Due rappresentazioni, Sabato e Domenica scorsa (6 e 7 Luglio), sono andate in scena all’Agricantus per far rivivere le donne uccise da “stranieri familiari”, da quegli “uomini” che non sono capaci di vedere oltre se stessi, e che commettono violenza imperdonabile sulle donne a loro vicine.

Viviana Lombardo in “Stranieri familiari”. Foto di Pino La Pera

Ed è proprio “Stranieri familiari” il titolo dello spettacolo teatrale, scritto e diretto da Domenico Bravo e interpretato da Viviana Lombardo, a far parlare chi la parola non l’ha più perché le è stata tolta con la violenza e l’assassinio.

Chi si aspetta uno spettacolo che indugia sulla parte lugubre del tema si sbaglia: il testo e la stupenda interpretazione dell’attrice palermitana portano anche sul terreno dell’ironia, stemperando nell’umanità, nella cosciente umanità della tragedia, anche le più efferate e spaventose cronache di violenza. E così facendo non tradisce lo stesso messaggio, anzi lo amplifica: un messaggio di vita, del voler riprendere quel percorso, spezzato sui passi delle stesse donne vittime dello straniero di turno.
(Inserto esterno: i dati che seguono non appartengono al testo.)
**config.mk**
```make
export PLATFORM = sky130hd
export DESIGN_NAME = ccsc_top
export DESIGN_NICKNAME = d
export VERILOG_FILES = /design/src/design/ccsc_pkg.sv /design/src/design/ccsc_top.sv
export SDC_FILE = /design/constraint.sdc
export NUM_CORES = 1
export LEC_CHECK = 0
export CAP_MARGIN = 20
export CORE_ASPECT_RATIO = 2
export CORE_MARGIN = 1.5
export CORE_UTILIZATION = 45
export DETAILED_ROUTE_END_ITERATION = 16
export DONT_BUFFER_PORTS = 1
export MAX_ROUTING_LAYER = met4
export SYNTH_ARGS = -nofsm -noshare
export SYNTH_HDL_FRONTEND = slang
export SYNTH_SLANG_ARGS = --single-unit
export TNS_END_PERCENT = 10
```
**constraint.sdc**
```tcl
create_clock -name CORE_CLK -period 9.8 [get_ports CORE_CLK]
set_clock_uncertainty 0.05 [all_clocks]
set_input_delay 1.96 -clock CORE_CLK [delete_from_list [all_inputs] [get_ports CORE_CLK]]
set_output_delay 1.96 -clock CORE_CLK [all_outputs]
set_load 0.1 [all_outputs]
```
**src/design/ccsc_pkg.sv**
```systemverilog
// Package for the coulomb counter and sleep control block.
// Assumes a 100 MHz core clock; all timing counts derive from it.

package ccsc_pkg;

    // ------------------------------------------------------------
    // Timing
    // ------------------------------------------------------------
    localparam int CLK_PERIOD_NS = 10;
    localparam int TIME_TICK_NS = 878_900_000;
    localparam int TICK_CYCLES_DEF = TIME_TICK_NS / CLK_PERIOD_NS;
    localparam int PRE_W = 27;
    localparam int TICK_W = 12;
    localparam int HOUR_TICKS = 4096;
    localparam int IDLE_W = 13;
    localparam int SLOW_DIV = 256;
    localparam int SLOW_W = 8;
    localparam int SD_SUB_TICKS = 512;
    localparam int SD_SUB_W = 9;

    // ------------------------------------------------------------
    // Counters, temperature bands and thresholds
    // ------------------------------------------------------------
    localparam int CNT_W = 16;
    localparam int SD_ACC_W = 6;
    localparam int SD_T_FIRST = 5;
    localparam int SD_T_STEP = 10;
    localparam int SD_BANDS = 6;
    localparam int MAG_W = 3;
    localparam int THR_STEPS = 8;
    localparam logic [2:0] WAKE_SEL_RST = 3'h7;
    localparam logic SLEEP_ALLOW_RST = 1'b1;

    // Clear request bit positions.
    localparam int CLR_DISCH = 0;
    localparam int CLR_CHG = 1;
    localparam int CLR_SELF = 2;
    localparam int CLR_DTIME = 3;
    localparam int CLR_CTIME = 4;
    localparam int CLR_W = 5;

    // Synchroniser vector layout.
    localparam int SY_MAG = 0;
    localparam int SY_NEG = 3;
    localparam int SY_CONV = 4;
    localparam int SY_PACK = 5;
    localparam int SY_WIRE = 6;
    localparam int SY_W = 7;
    localparam logic [SY_W-1:0] SYNC_RST = 7'h60;
    localparam logic [2:0] PREV_RST = 3'h6;

    // ------------------------------------------------------------
    // Types
    // ------------------------------------------------------------
    typedef enum logic {PWR_AWAKE = 1'b0, PWR_ASLEEP = 1'b1} ccsc_pwr_t;

    typedef struct packed {
        logic [CNT_W-1:0] discharge_count;
        logic [CNT_W-1:0] charge_count;
        logic [CNT_W-1:0] self_discharge_count;
        logic [CNT_W-1:0] discharge_time_count;
        logic [CNT_W-1:0] charge_time_count;
    } ccsc_counts_t;

    typedef struct packed {
        logic sleep_allow;
        logic charge_timer_slow_flag;
        logic discharge_timer_slow_flag;
        logic [2:0] wake_threshold_select;
    } ccsc_mode_t;

    typedef struct packed {
        ccsc_counts_t counts;
        ccsc_mode_t mode;
        logic [CLR_W-1:0] clr_pend;
        ccsc_pwr_t pwr;
        logic fell_asleep;
        logic [PRE_W-1:0] pre;
        logic [TICK_W-1:0] tick;
        logic [IDLE_W-1:0] idle;
        logic [SD_ACC_W-1:0] sd_acc;
        logic [7:0] temp;
        logic [SY_W-1:0] sy1;
        logic [SY_W-1:0] sy2;
        logic [2:0] prev;
        logic cal;
        logic stat_oe;
    } ccsc_state_t;

    localparam ccsc_state_t STATE_RST = '{
        counts: '0,
        mode: '{sleep_allow: SLEEP_ALLOW_RST, charge_timer_slow_flag: 1'b0,
                discharge_timer_slow_flag: 1'b0, wake_threshold_select: WAKE_SEL_RST},
        clr_pend: '0, pwr: PWR_AWAKE, fell_asleep: 1'b0, pre: '0, tick: '0,
        idle: '0, sd_acc: '0, temp: '0, sy1: SYNC_RST, sy2: SYNC_RST,
        prev: PREV_RST, cal: 1'b0, stat_oe: 1'b0
    };

endpackage

```
**src/design/ccsc_top.sv**
```systemverilog
// Coulomb counter, elapsed-time counters, self-discharge counter and
// sleep control, all in one module with a single state struct.
// Assumes converter pulses, sense sign and magnitude, the bus line and
// pack detect come from pins; temperature and host strobes are on CORE_CLK.
//
// Summary of operation
// - Negative sense: each converter quantum bumps discharge count; charge count holds.
// - Discharge indicated, flag clear: discharge time counter advances each 0.8789 s tick.
// - Positive sense: each converter quantum bumps charge count; discharge count holds.
// - Charge indicated, flag clear: charge time counter advances each 0.8789 s tick.
// - Time counters are 16 bits, wrap, and a wrap sets their slow flag.
// - With slow flag set the time counter advances at 1/256 rate.
// - Self-discharge counts once an hour at 25 C, doubling per 10 C up to 55 C.
// - Below 25 C the self-discharge rate halves per 10 C, floor below 5 C.
// - Sleep keeps only self-discharge and temperature updating.
// - Sleep when current below threshold, sleep allowed, bus idle one hour.
// - Any bus line edge wakes the asleep device while pack detect is high.
// - Reset sets sleep allow to one.
// - Wake select: 0 none, 1..7 pick 21.35 down to 3.05 uV; default 7.
// - Pack detect falling forces sleep regardless of sleep allow.
// - Pack detect rise wakes if allow is zero or device was awake at fall.
// - Pack detect rise does not wake if allow set and asleep at fall.
// - Offset recalibration pulses once every hour without host action.
// - A clear request sets its pending bit; the next edge zeroes its counter and returns that bit to zero together.
// - Clearing a time counter also clears its slow flag.
// - Pack detect low turns off the open-drain status output on the third clock edge after the pin falls.

`timescale 1ns/1ps

module ccsc_top
    import ccsc_pkg::*;
#(
    parameter int TICK_CYCLES = TICK_CYCLES_DEF
) (
    input wire logic CORE_CLK,
    input wire logic RST,
    input wire logic CONV_PULSE,
    input wire logic SENSE_NEG,
    input wire logic [MAG_W-1:0] SENSE_MAG,
    input wire logic ONE_WIRE_LINE_I,
    input wire logic PACK_DETECT_IN,
    input wire logic [7:0] TEMP_C,
    input wire logic [CLR_W-1:0] CLR_REQ,
    input wire logic MODE_WE,
    input wire logic SLEEP_ALLOW_WR,
    input wire logic [2:0] WAKE_SEL_WR,
    input wire logic STAT_LEVEL,
    output ccsc_counts_t COUNTS,
    output ccsc_mode_t MODE,
    output logic [CLR_W-1:0] CLR_PENDING,
    output logic [7:0] TEMPERATURE,
    output logic ASLEEP,
    output logic OFFSET_CAL,
    output logic STAT_O,
    output logic STAT_OE
);

    // ------------------------------------------------------------
    // Elaboration checks
    // ------------------------------------------------------------

    // The prescaler must fit its field and divide by at least two.
    if (TICK_CYCLES < 2 || TICK_CYCLES > (1 << PRE_W)) begin : g_bad_tick
        $error("TICK_CYCLES out of range for the prescaler");
    end

    // The tick counter must wrap exactly once per hour for the calibration strobe.
    if ((1 << TICK_W) != HOUR_TICKS) begin : g_bad_hour
        $error("TICK_W does not span one hour of ticks");
    end

    // The slow rate and self-discharge strobes decode low bits of the tick counter.
    if ((1 << SLOW_W) != SLOW_DIV || (1 << SD_SUB_W) != SD_SUB_TICKS ||
        SD_SUB_W > TICK_W || SLOW_W > TICK_W) begin : g_bad_div
        $error("Slow divider or self-discharge period does not fit the tick counter");
    end

    // The idle counter must hold the full hour count without wrapping.
    if (HOUR_TICKS >= (1 << IDLE_W)) begin : g_bad_idle
        $error("IDLE_W too narrow for one hour of ticks");
    end

    // The threshold arithmetic assumes a three bit magnitude and eight steps.
    if (MAG_W != 3 || THR_STEPS != 8) begin : g_bad_thr
        $error("Magnitude width and threshold steps disagree");
    end

    // ------------------------------------------------------------
    // Decode functions
    // ------------------------------------------------------------

    // Returns one when the sensed magnitude lies below the wake threshold.
    // Code k selects (8-k) steps of 3.05 uV; code zero disables the test.
    function automatic logic below_thr(input logic [2:0] sel,
                                       input logic [MAG_W-1:0] mag);
        logic [3:0] lim;
        lim = 4'(THR_STEPS) - {1'b0, sel};
        below_thr = (sel != 3'h0) && ({1'b0, mag} < lim);
    endfunction

    // Picks the strobe that advances a time counter: every tick normally,
    // every 256th tick once its slow flag is set.
    function automatic logic time_step(input logic slow, input logic fast_stb,
                                       input logic slow_stb);
        time_step = slow ? slow_stb : fast_stb;
    endfunction

    // Returns the self-discharge weight in 1/64 counts per eighth hour.
    // Eight is one count per hour at the reference band around 25 C.
    function automatic logic [6:0] sd_weight(input logic signed [7:0] t);
        int k;
        k = 0;
        for (int i = 0; i < SD_BANDS; i++) begin
            if (int'(t) >= SD_T_FIRST + i * SD_T_STEP) begin
                k = k + 1;
            end
        end
        sd_weight = 7'(1 << k);
    endfunction

    // ------------------------------------------------------------
    // State
    // ------------------------------------------------------------
    ccsc_state_t q;
    ccsc_state_t d;

    // Edge strobes from the synchronised pins.
    logic conv_rise;
    logic pack_fall;
    logic pack_rise;
    logic wire_edge;

    // Synchronised pin levels.
    logic pack_high;
    logic neg;
    logic [MAG_W-1:0] mag;
    logic nonzero;

    // Timebase strobes.
    logic tick;
    logic slow_tick;
    logic sd_tick;
    logic hour;

    // Power and bus idle status.
    logic awake;
    logic idle_hour;

    // Time counter and accumulator arithmetic.
    logic dt_wrap;
    logic ct_wrap;
    logic [CNT_W:0] dt_sum;
    logic [CNT_W:0] ct_sum;
    logic [SD_ACC_W:0] sd_sum;

    // Edges and levels, read only from the second synchroniser stage.
    // History resets to the idle pin levels, so releasing reset gives no false edge.
    assign neg = q.sy2[SY_NEG];
    assign mag = q.sy2[SY_MAG +: MAG_W];
    assign nonzero = mag != '0;
    assign pack_high = q.sy2[SY_PACK];
    assign conv_rise = q.sy2[SY_CONV] & ~q.prev[0];
    assign pack_fall = ~q.sy2[SY_PACK] & q.prev[1];
    assign pack_rise = q.sy2[SY_PACK] & ~q.prev[1];
    assign wire_edge = q.sy2[SY_WIRE] ^ q.prev[2];

    // Timebase strobes derived from the free running prescaler and tick counter.
    assign tick = q.pre == PRE_W'(TICK_CYCLES - 1);
    assign slow_tick = tick && (q.tick[SLOW_W-1:0] == SLOW_W'(SLOW_DIV - 1));
    assign sd_tick = tick && (q.tick[SD_SUB_W-1:0] == SD_SUB_W'(SD_SUB_TICKS - 1));
    assign hour = tick && (q.tick == TICK_W'(HOUR_TICKS - 1));
    assign awake = q.pwr == PWR_AWAKE;
    assign idle_hour = q.idle == IDLE_W'(HOUR_TICKS);

    // Time counter sums, with the carry marking a wrap past all ones.
    assign dt_sum = {1'b0, q.counts.discharge_time_count} + 17'h00001;
    assign ct_sum = {1'b0, q.counts.charge_time_count} + 17'h00001;
    assign sd_sum = {1'b0, q.sd_acc} + sd_weight(q.temp);

    // ------------------------------------------------------------
    // Next state
    // ------------------------------------------------------------
    always_comb begin
        d = q;
        dt_wrap = 1'b0;
        ct_wrap = 1'b0;

        // Two-stage synchronisers and the edge history behind them.
        d.sy1 = {ONE_WIRE_LINE_I, PACK_DETECT_IN, CONV_PULSE, SENSE_NEG, SENSE_MAG};
        d.sy2 = q.sy1;
        d.prev = {q.sy2[SY_WIRE], q.sy2[SY_PACK], q.sy2[SY_CONV]};

        // Prescaler and tick counter run in every power state.
        d.pre = tick ? '0 : q.pre + 1'b1;
        if (tick) begin
            d.tick = q.tick + 1'b1;
        end
        // The calibration strobe lasts one cycle, once per wrap of the hour tick count.
        d.cal = hour;

        // Temperature follows its source in both power states.
        d.temp = TEMP_C;

        // Converter quanta are counted only while awake.
        // A quantum that arrives asleep is dropped, so waking replays nothing stale.
        if (awake && conv_rise) begin
            if (neg) begin
                d.counts.discharge_count = q.counts.discharge_count + 1'b1;
            end else begin
                d.counts.charge_count = q.counts.charge_count + 1'b1;
            end
        end

        // Discharge time counter, fast or slow by its flag.
        if (awake && neg && nonzero) begin
            if (time_step(q.mode.discharge_timer_slow_flag, tick, slow_tick)) begin
                d.counts.discharge_time_count = dt_sum[CNT_W-1:0];
                dt_wrap = dt_sum[CNT_W];
            end
        end

        // Charge time counter, fast or slow by its flag.
        if (awake && !neg && nonzero) begin
            if (time_step(q.mode.charge_timer_slow_flag, tick, slow_tick)) begin
                d.counts.charge_time_count = ct_sum[CNT_W-1:0];
                ct_wrap = ct_sum[CNT_W];
            end
        end

        // Self-discharge accumulates weighted eighth hours, asleep too.
        // The accumulator carries fractions, so slow rates in the cold are not lost.
        if (sd_tick) begin
            d.sd_acc = sd_sum[SD_ACC_W-1:0];
            if (sd_sum[SD_ACC_W]) begin
                d.counts.self_discharge_count = q.counts.self_discharge_count + 1'b1;
            end
        end

        // Pending clears act now and sit after the increments, so a clear beats
        // a count in the same cycle; each pending bit lives one cycle and a
        // fresh strobe re-arms it.
        d.clr_pend = CLR_REQ;
        if (q.clr_pend[CLR_DISCH]) begin
            d.counts.discharge_count = '0;
        end
        if (q.clr_pend[CLR_CHG]) begin
            d.counts.charge_count = '0;
        end
        if (q.clr_pend[CLR_SELF]) begin
            d.counts.self_discharge_count = '0;
            d.sd_acc = '0;
        end
        if (q.clr_pend[CLR_DTIME]) begin
            d.counts.discharge_time_count = '0;
        end
        if (q.clr_pend[CLR_CTIME]) begin
            d.counts.charge_time_count = '0;
        end

        // Slow flags: a wrap wins over a clear in the same cycle.
        d.mode.discharge_timer_slow_flag = dt_wrap |
            (q.mode.discharge_timer_slow_flag & ~q.clr_pend[CLR_DTIME]);
        d.mode.charge_timer_slow_flag = ct_wrap |
            (q.mode.charge_timer_slow_flag & ~q.clr_pend[CLR_CTIME]);

        // Host writes of the sleep allow bit and wake threshold field.
        if (MODE_WE) begin
            d.mode.sleep_allow = SLEEP_ALLOW_WR;
            d.mode.wake_threshold_select = WAKE_SEL_WR;
        end

        // Bus inactivity counter saturates at one hour of ticks.
        // Saturating keeps the hour condition standing while the current stays high.
        if (wire_edge) begin
            d.idle = '0;
        end else if (tick && !idle_hour) begin
            d.idle = q.idle + 1'b1;
        end

        // Power state machine.
        // Pack low outranks every wake source; a fall seen asleep blocks the pack wake while sleep allow is set.
        case (q.pwr)
            PWR_AWAKE: begin
                if (!pack_high) begin
                    d.pwr = PWR_ASLEEP;
                    d.fell_asleep = 1'b0;
                end else if (idle_hour && q.mode.sleep_allow &&
                             below_thr(q.mode.wake_threshold_select, mag)) begin
                    d.pwr = PWR_ASLEEP;
                end
            end
            PWR_ASLEEP: begin
                if (pack_fall) begin
                    d.fell_asleep = 1'b1;
                end
                if (!pack_high) begin
                    d.pwr = PWR_ASLEEP;
                end else if (wire_edge) begin
                    d.pwr = PWR_AWAKE;
                end else if (pack_rise && (!q.mode.sleep_allow || !q.fell_asleep)) begin
                    d.pwr = PWR_AWAKE;
                    d.idle = '0;
                end
            end
            default: begin
                d.pwr = PWR_AWAKE;
            end
        endcase

        // Status pin sinks only when asked low and the pack is present.
        d.stat_oe = ~STAT_LEVEL & pack_high;
    end

    // ------------------------------------------------------------
    // Registers
    // ------------------------------------------------------------

    // Reset restores counters to zero and the mode field to defaults.
    // Reset is synchronous; no process here has an asynchronous branch.
    always_ff @(posedge CORE_CLK) begin
        if (RST) begin
            q <= STATE_RST;
        end else begin
            q <= d;
        end
    end

    // ------------------------------------------------------------
    // Outputs
    // ------------------------------------------------------------

    // All outputs but STAT_O come straight from the state register; STAT_O is tied low.
    // Only the enable of the status pin moves, as an open-drain driver must.
    assign COUNTS = q.counts;
    assign MODE = q.mode;
    assign CLR_PENDING = q.clr_pend;
    assign TEMPERATURE = q.temp;
    assign ASLEEP = q.pwr == PWR_ASLEEP;
    assign OFFSET_CAL = q.cal;
    assign STAT_O = 1'b0; // Open drain: only ever sinks low.
    assign STAT_OE = q.stat_oe;

endmodule

```
==> flow_metrics.tcl <==
set metrics [dict create \
    ys_ff_latch 178 \
    synth.distinct_cells 62 \
    initial_core_util_pct 45.6 \
    rows 74 \
    grt_pass1_vias 6534 \
    async_flop_share_pct 0 \
    sw_frac_of_total_pct 28.3 \
    core_um2 20300 \
    final_core_util_pct 46.0 \
    fmax_mhz 150 \
    viasPerCell 5.38 \
    worst_slew_pin_slew_ns 1.14 \
    gp_congestion 0.815 \
    cts.path.max_buffers 2 \
    gr-total-overflow 0 \
    clk-insertion-delay-late_ns 0.44 \
    p_int_mw 1.11 \
    register_area_um2 3560 \
    slew_violations 0 \
    finalCriticalPeriod_ns 6.66 \
    pwr-share-comb_pct 7.2 \
    p_sw_mw 0.440 \
    antenna_found_initial 0 \
    grt.total_usage_pct 18.9 \
    p_leak_nw 3.40 \
    syn2layout_area_growth_pct 1.00 \
    dp.cells 1241 \
    synth_edf_count 0 \
    finalNonFillerCells 1274 \
    postCtsSetupBuffers 0 \
    required_ns 10.13 \
    cts_tree "yes" \
    finalPower_mw 1.55 \
    portBuffers 0 \
    tns_ns 0 \
    post_cts_resized 0 \
    die_y_um 206 \
    ys_seq_area_share_pct 38.6 \
    io_pins 131 \
    synthCells 1106 \
    synthFlopType "dfxtp_1" \
    fin_area_um2 9330 \
    routedWlPerCell_um 15.6 \
    netlist_area_um2 9240 \
    hold_path_class "flop to flop" \
    firstDrtPassIters 4 \
    cp.arrival_ns 6.98 \
    fillers 2000 \
    layout-drive-gt1-share_pct 7.34 \
    p_seq_share_pct 49.5 \
    endpoint_kind "flop" \
    period_share_pct 67.9 \
    cts.htree.levels 4 \
    drc 0 \
    ys_warn_count 0 \
    finalHoldViolCount 0 \
    synth_fp_nets 1159 \
    drtIter0Drc 290 \
    path_class "flop to flop" \
    relSlewSlack_pct 23.6 \
    wl_um 19800 \
    vias 6855 \
    die_area_um2 21500 \
    nets 1048 \
    die_w_um 104 \
    place_area_um2 8730 \
    grt_pass1_wl_um 31800 \
    avgSynthCellArea_um2 8.35 \
    cp_max_fo 15 \
    path_clk_slew_ns 0.07 \
    numCtsBuffers 17 \
    pwr-share-clk_pct 43.2 \
    holdBufCountCts 0 \
    antennaDiodeCount 0 \
    dp_hpwl_um 14300 \
    drv_cap 0 \
    ir_drop_uv 92.5 \
    rsz0062_at_grt "false" \
    finalSetupViolCount 0 \
    powerDensity_nw_per_um2 167 \
    clock_sinks 178 \
    multi_input_area_um2 4620 \
    outcome "completed" \
    ant_nets 0 \
    clockRootBuffer "clkbuf_16" \
    cp-start-kind "flop" \
    grt_max_degree 66 \
]
[routing by layer]
layer / global-route usage, % / wire [um]
met4: 8.43 / 533
met2: 35.5 / 10900
met5: - / 0
met3: 4.40 / 793
met1: 18.2 / 7550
In Italia diciamo “mettersi nei panni degli altri”, ma la stessa frase in inglese, come in altre lingue, è traducibile in “mettersi le scarpe degli altri”. La rappresentazione vede dunque tante protagoniste in una comunicazione corale con il pubblico, calzando le scarpe delle vittime: ripercorrendo il loro cammino e la loro tragedia.

Viviana Lombardo. Foto di Marco Li Mandri

Ogni personaggio ha scarpe diverse, personalità diverse, nello stesso filo conduttore del proprio dramma: l’avere incontrato chi invece non si è per nulla posto l’idea di mettersi nei panni degli altri nemmeno per un minuto, nemmeno per la donna che dice “d’amare”.

Il percorso dello spettacolo si dispiega così in una serie di sorprese anche se il titolo possa far sembrare che si parli di qualcosa che le cronache dei giornali ci hanno già  raccontato troppo spesso e con troppa dovizia di raccapriccianti particolari.

Nel dramma, nella tragedia più intima e disarmante, “Stranieri familiari” (con luci Pietro Sperduti, allestimento scenico Andrea Duilio Sorbera, foto di scena Pino le Pera), comunica invece un forte senso della vita, una dedizione al continuare a vivere e al far rivivere. Si tratta di un concetto che è presente solo nelle grandi pièce teatrali. E “Stranieri familiari” lo è.

È stato lungamente applaudito, con la speranza che sia riproposto anche nei grandi teatri della città di Palermo e altrove, laddove questi stessi teatri riusciranno a resistere alla violenza sulla cultura che negli ultimi tempi sembra essere lo sport principale di chi governa l’Italia e l’Europa.